As such, I'm inhaling deeply and jumping into the world of print-- for a short time anyway. Yep, I'm making a little booklet of anatomical landmarks references for figure artists. It will include diagrammed photos, illustrations, and concise explanations of labeled structures. Its intended purpose is to function as a handy reference guide for figure artists who are stuck on any particular area of the body and would like some extra anatomical guidance.
The book will be organized by body regions, including head, neck, shoulders, anterior, lateral, and posterior torso, upper arm, forearm, hand, hip, thigh, lower leg, and foot. Heck, I may even throw in an ear and eye page is there is enough space. Each area will be shown from a variety of angles and everything will be labeled clearly and thoroughly.
Below is a sample photo from the book, showing the axilla and medial upper arm. It also shows one of my cabinets and some dishes in it because, yeah, I'm not a professional photographer. No matter, we can see lots of anatomical structures, right? Not sure if this specific image will make it into the final cut (I'm still shooting and slashing and re-shooting and editing) but we'll see. Regardless, why don't we take a little time now to talk about what we're seeing here?

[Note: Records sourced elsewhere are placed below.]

--- config.mk ---
export PLATFORM = sky130hd
export DESIGN_NAME = ntfs_data_run_decoder_unit
export DESIGN_NICKNAME = d
export VERILOG_FILES = /design/src/design/ndr_pkg.sv /design/src/design/ntfs_data_run_decoder_unit.sv
export VERILOG_INCLUDE_DIRS = /design/src /design/src/design
export SDC_FILE = /design/constraint.sdc
export NUM_CORES = 2
export LEC_CHECK = 0
export BUFFER_PORTS_ARGS = -buffer_cell sky130_fd_sc_hd__buf_2
export CAP_MARGIN = 40
export CORE_MARGIN = 2
export CORE_UTILIZATION = 60
export DETAILED_ROUTE_END_ITERATION = 10
export PLACE_DENSITY = 0.78
export SLEW_MARGIN = 20
export SYNTH_ARGS = -nofsm -noshare
export SYNTH_HDL_FRONTEND = slang
export SYNTH_SLANG_ARGS = --single-unit
export TNS_END_PERCENT = 30
--- constraint.sdc ---
create_clock -name clk -period 13 [get_ports clk]
set_clock_uncertainty 0.15 [all_clocks]
set_input_delay 0.65 -clock clk [delete_from_list [all_inputs] [get_ports clk]]
set_output_delay 0.65 -clock clk [all_outputs]
set_load 0.005 [all_outputs]
`src/sv/ppht_pkg.sv`:
```
// ---------------------------------------------------------------------------
// ppht_pkg : shared types and constants for the path point hit tester
// Holds coordinate widths, outcode bits, controller states and the
// command/status structs between controller and datapath.
// ---------------------------------------------------------------------------
package ppht_pkg;

    localparam int COORD_BITS_DEF = 24;
    localparam int FRAC_BITS_DEF  = 8;
    localparam int WIDTH_BITS     = 23;

    localparam logic [3:0] OC_LEFT   = 4'h1;
    localparam logic [3:0] OC_RIGHT  = 4'h2;
    localparam logic [3:0] OC_BELOW  = 4'h4;
    localparam logic [3:0] OC_ABOVE  = 4'h8;

    localparam logic KIND_STRIP = 1'b0;
    localparam logic KIND_FAN   = 1'b1;

    typedef enum logic [2:0] {
        ST_IDLE,
        ST_VERT,
        ST_EDGE,
        ST_CLOSE,
        ST_RESULT
    } state_t;

    // controller -> datapath
    typedef struct packed {
        logic load;      // capture input item, update element setup
        logic vert;      // vertex/segment or fan edge test on prev -> cur
        logic close;     // closing fan edge cur -> start
        logic commit;    // update prev/start/count after vertex
        logic clear;     // clear per-element accumulators after result
    } cmd_t;

    // datapath -> controller
    typedef struct packed {
        logic last;
        logic fan_close; // closing edge test needed
    } sts_t;

endpackage

```
`src/sv/ppht_ctrl.sv`:
```
// ---------------------------------------------------------------------------
// ppht_ctrl : sequencer of the hit tester
// Steps one vertex through load, product stages, commit and result.
// ---------------------------------------------------------------------------
module ppht_ctrl (
    input  logic           aclk,
    input  logic           aresetn,
    input  logic           in_valid,
    output logic           in_ready,
    output logic           res_load,
    input  logic           res_free,
    output ppht_pkg::cmd_t cmd,
    input  ppht_pkg::sts_t sts
);
    import ppht_pkg::*;

    state_t state_reg, state_next;
    logic [1:0] cnt_reg, cnt_next;

    always_ff @(posedge aclk) begin
        if (!aresetn) begin
            state_reg <= ST_IDLE; cnt_reg <= '0;
        end else begin
            state_reg <= state_next; cnt_reg <= cnt_next;
        end
    end

    // next state: ST_EDGE waits for the product stages to drain before the commit
    always_comb begin
        state_next = state_reg;
        cnt_next   = cnt_reg;
        unique case (state_reg)
            ST_IDLE:   if (in_valid) state_next = ST_VERT;
            ST_VERT: begin
                state_next = ST_EDGE; cnt_next = 2'd0;
            end
            ST_EDGE: begin
                cnt_next = cnt_reg + 2'd1;
                if (cnt_reg == 2'd2) begin
                    if (!sts.last)          state_next = ST_IDLE;
                    else if (sts.fan_close) state_next = ST_CLOSE;
                    else                    state_next = ST_RESULT;
                    cnt_next = 2'd0;
                end
            end
            ST_CLOSE: begin
                cnt_next = cnt_reg + 2'd1;
                if (cnt_reg == 2'd2) begin
                    state_next = ST_RESULT; cnt_next = 2'd0;
                end
            end
            ST_RESULT: if (res_free) state_next = ST_IDLE;
            default:   state_next = ST_IDLE;
        endcase
    end

    // outputs
    always_comb begin
        cmd = '0;
        in_ready = 1'b0;
        res_load = 1'b0;
        unique case (state_reg)
            ST_IDLE:   begin in_ready = 1'b1; cmd.load = in_valid; end
            ST_VERT:   cmd.vert = 1'b1;
            ST_EDGE:   cmd.commit = cnt_reg == 2'd2;
            ST_CLOSE:  cmd.close = cnt_reg == 2'd0;
            ST_RESULT: begin res_load = res_free; cmd.clear = res_free; end
            default:   ;
        endcase
    end

endmodule

```
`config.mk`:
```
export PLATFORM = sky130hd
export DESIGN_NAME = ppht_ctrl
export DESIGN_NICKNAME = d
export VERILOG_FILES = /design/src/sv/ppht_pkg.sv /design/src/sv/ppht_ctrl.sv
export SDC_FILE = /design/constraint.sdc
export NUM_CORES = 1
export LEC_CHECK = 0
export BUFFER_PORTS_ARGS = -buffer_cell sky130_fd_sc_hd__buf_2
export CAP_MARGIN = 10
export CORE_AREA = 2 2 39 41
export CTS_BUF_LIST = sky130_fd_sc_hd__clkbuf_4
export DETAILED_ROUTE_END_ITERATION = 10
export DIE_AREA = 0 0 41 43
export SYNTH_ARGS = -nofsm -noshare
export SYNTH_HDL_FRONTEND = slang
export SYNTH_SLANG_ARGS = --single-unit
export TNS_END_PERCENT = 20
```
`constraint.sdc`:
```
create_clock -name aclk -period 1.9 [get_ports aclk]
set_clock_uncertainty 0.15 [all_clocks]
set_input_delay 0.57 -clock aclk [delete_from_list [all_inputs] [get_ports aclk]]
set_output_delay 0.57 -clock aclk [all_outputs]
set_load 0.03 [all_outputs]
```
# Word level (Yosys, flattened, before mapping)
# Cells that the tools add are included.
[word_totals]
register_bits = 5
inputBits = 6
out_inout_bits = 7
wordCells = 32
[classes]
n_addsub = 1
eq_ne = 9
mux = 15
reduce_logical = 5
[op_table]
columns = ["cell", "count"]
rows = [
  ["3-bit two-way mux", 6],
  ["3-bit case mux with 5 select lines", 1],
  ["2-bit inequality test, second input constant", 4],
  ["3-bit by 2-bit equality test with 1-bit output, second input constant", 2],
  ["1-bit two-way mux", 6],
  ["2-bit case mux with 2 select lines", 1],
  ["4-bit AND reduction", 1],
  ["3-bit by 1-bit equality test with 1-bit output, second input constant", 1],
  ["3-bit equality test, second input constant", 1],
  ["3-bit logical NOT", 1],
  ["2-bit by 1-bit adder with 2-bit output, second input constant", 1],
  ["2-bit equality test, second input constant", 1],
  ["2-bit logical NOT", 1],
  ["2-bit two-way mux", 1],
  ["2-bit nonzero test", 1],
  ["2-bit OR reduction", 1],
]

# Depth between registers and ports, before layout
# Gate-level depths: netlist of the first run.
[depth]
ltp_word = 4
mapped_depth = 4
depth_no_buf = 3

# Worst setup path before layout of the first run
# Ideal clock, no wire load.
[synth_timing]
path_type = "register to output"
start = "register state_reg[2]"
end = "output port cmd[4] in the netlist's numbering"
arrival_time_ns = 1.618
required_time_ns = 1.180
path_slack_ns = -0.438
stages_incl_launch_ff = 4
n_path_buf = 1
path_cell_list = "dfxtp_1 clkbuf_1 nor3_1 and2_1"
[synth_lines]
columns = ["element", "line_no", "source"]
rows = [
  ["start: declaration", "ppht_ctrl.sv:17", "state_t state_reg, state_next;"],
  ["start signal: assignment", "ppht_ctrl.sv:24", "state_reg <= state_next; cnt_reg <= cnt_next;"],
  ["end: declaration", "ppht_ctrl.sv:12", "output ppht_pkg::cmd_t cmd,"],
]

==> metrics.cfg, run 1 <==
[run_status]
outcome = completed

[yosys]
ys_seq_area_share_pct = 34.2
synth_warnings = 0
synthesis.area_um2 = 293
ys_types = 24
synthTopCellsByArea = dfxtp_1 (34%), a21boi_0 (5.1%), nand3b_1 (5.1%), o21a_1 (5.1%), and2_1 (4.3%)
synthCells = 35
syn_nets = 41
yosysTopAreaCell = dfxtp_1
synth_top_area_share_pct = 34.2
syn_avg_cell_area_um2 = 8.37
synth-seq-cells = 5

[drt]
viasPerCell = 4.86
wire_per_inst_um = 11.6
vias = 335
firstDrtPassIters = 4
final_antenna_net_count = 0
totalWireLength_um = 798
initialDrtViolationCount = 4
drc = 0

[setup_path]
r2r_cells = 5
startpoint = cnt_reg[1]
criticalPathCategory = flip-flop to output port
r2r-start = state_reg[1]
timing.critical_path.arrival_ns = 1.17
crit_end = cmd[2]
cp_max_fo = 6
r2r_slack_ns = 0.64
start_kind = flip-flop
endpoint_kind = output port
timing.rr.end = cnt_reg[0]
crit_required_ns = 1.18

[power]
vdd_drop_max_mv = 0.370
finalPower_uw = 348
p_per_area_nw_per_um2 = 674
leakage_uw = 0.000206

[worst_hold_path]
hold_class = flip-flop to flip-flop

[timing]
maxSlewHeadroom_pct = 84.5
fin_crit_ns = 1.89
hold_viol = 0
tightestPinTransition_ns = 0.232
clock.fmax_ghz = 0.529
post-route-period-util_pct = 99.5
setup_viol = 0
drv_slew = 0
rsz0062_at_grt = yes
hold_slack_ns = 0.391

[final_layout]
nets = 60
largest_reg_flops = 3
drive_above_1_share_pct = 62.3
final_cell_mix = buf_2 (7), buf_6 (7), dfxtp_2 (5), clkbuf_4 (4)
diodes = 0
syn2layout_area_growth_pct = 76.5
fill_cells = 138

[grt]
grt_pass1_wl_mm = 1.26
grt_use_total_pct = 11.1
grt-ovfl-total = 0
grt_pass1_vias = 294
grt_max_degree = 11
antenna_found_initial = 0

[place]
port_buffers = 12
hpwlAfterDp_um = 535
gp_congestion = 0.739

[floorplan]
start_util_pct = 21.2
rows = 14
die_x_um = 41
die_h_um = 43
ioPinCount = 13
core_region_area_um2 = 1380
die_area_um2 = 1760

[clock_tree]
clk_pin_slew_ns = 0.04
cts_inserted_buffers = 3
cts.sinks = 5
h-tree-depth = 1
cts_hold_buf = 0
root_buffer = clkbuf_4
insertion_delay_ns = 0.24
cts_buffer_depth = 2
cts_setup_buffers = 0
cts_tree = yes

[job]
maxCapViolCount = 0

==> report_power, final <==
part | total (µW) | switching [µW] | internal [µW] | leakage, µW
combinational | 86.4 | 43.1 | 43.3 | 0.000145
clock | 139 | 45.0 | 93.7 | 0.0000184
sequential | 123 | 10.5 | 112 | 0.0000430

OK, first a word about the weird numbering. In this image, I used the same numbers as in another photo on the page (in which they are in order.) Ah, it'll make sense when it's in print. I hope!
The axilla (the anatomical term for the armpit) is formed by two muscles-- the pectoralis major (10) anteriorly, and the latissimus dorsi (11) posteriorly. Up inside the axilla, we can see a short muscle called coracobrachialis (12.) It is given this name because it runs from the coracoid process on the antero-superior scapula down to the humerus bone in the upper arm. (The Latin root brachio- refers to the upper arm.)
Just before coracobrachialis inserts on the humerus, it tucks under biceps brachii (4), the most obvious superficial muscle on the anterior upper arm. Just deep to biceps brachii at its distal end is the brachialis muscle (13) which can be seen peeking out on either side of biceps brachii (although its borders are not very obvious here.) We can also see the long (8) and medial head of the triceps on the medial upper arm. The only bony landmark we see on the medial upper arm is the medial epicondyle at the distal end of the humerus. Another visible structure in the area is the deltoid muscle (3) that covers the top of the shoulder.
Just posterior to the coracobrachialis (12) we can see another soft lump of tissue labeled with an F. This is not a muscle, but a small mass of fat tissue that cushions and protects a few structures that course through the underarm, including the basilic vein, the median and ulnar nerves, the brachial artery, and some lymph nodes, which feel like lumpy little jelly beans in the armpit.
There are also a few structures in the image that, while unrelated to the upper arm, warranted acknowledgment for their clarity. Those are the clavicle (C) and the sternocleidomastoid (SCM) muscle on the anterior neck.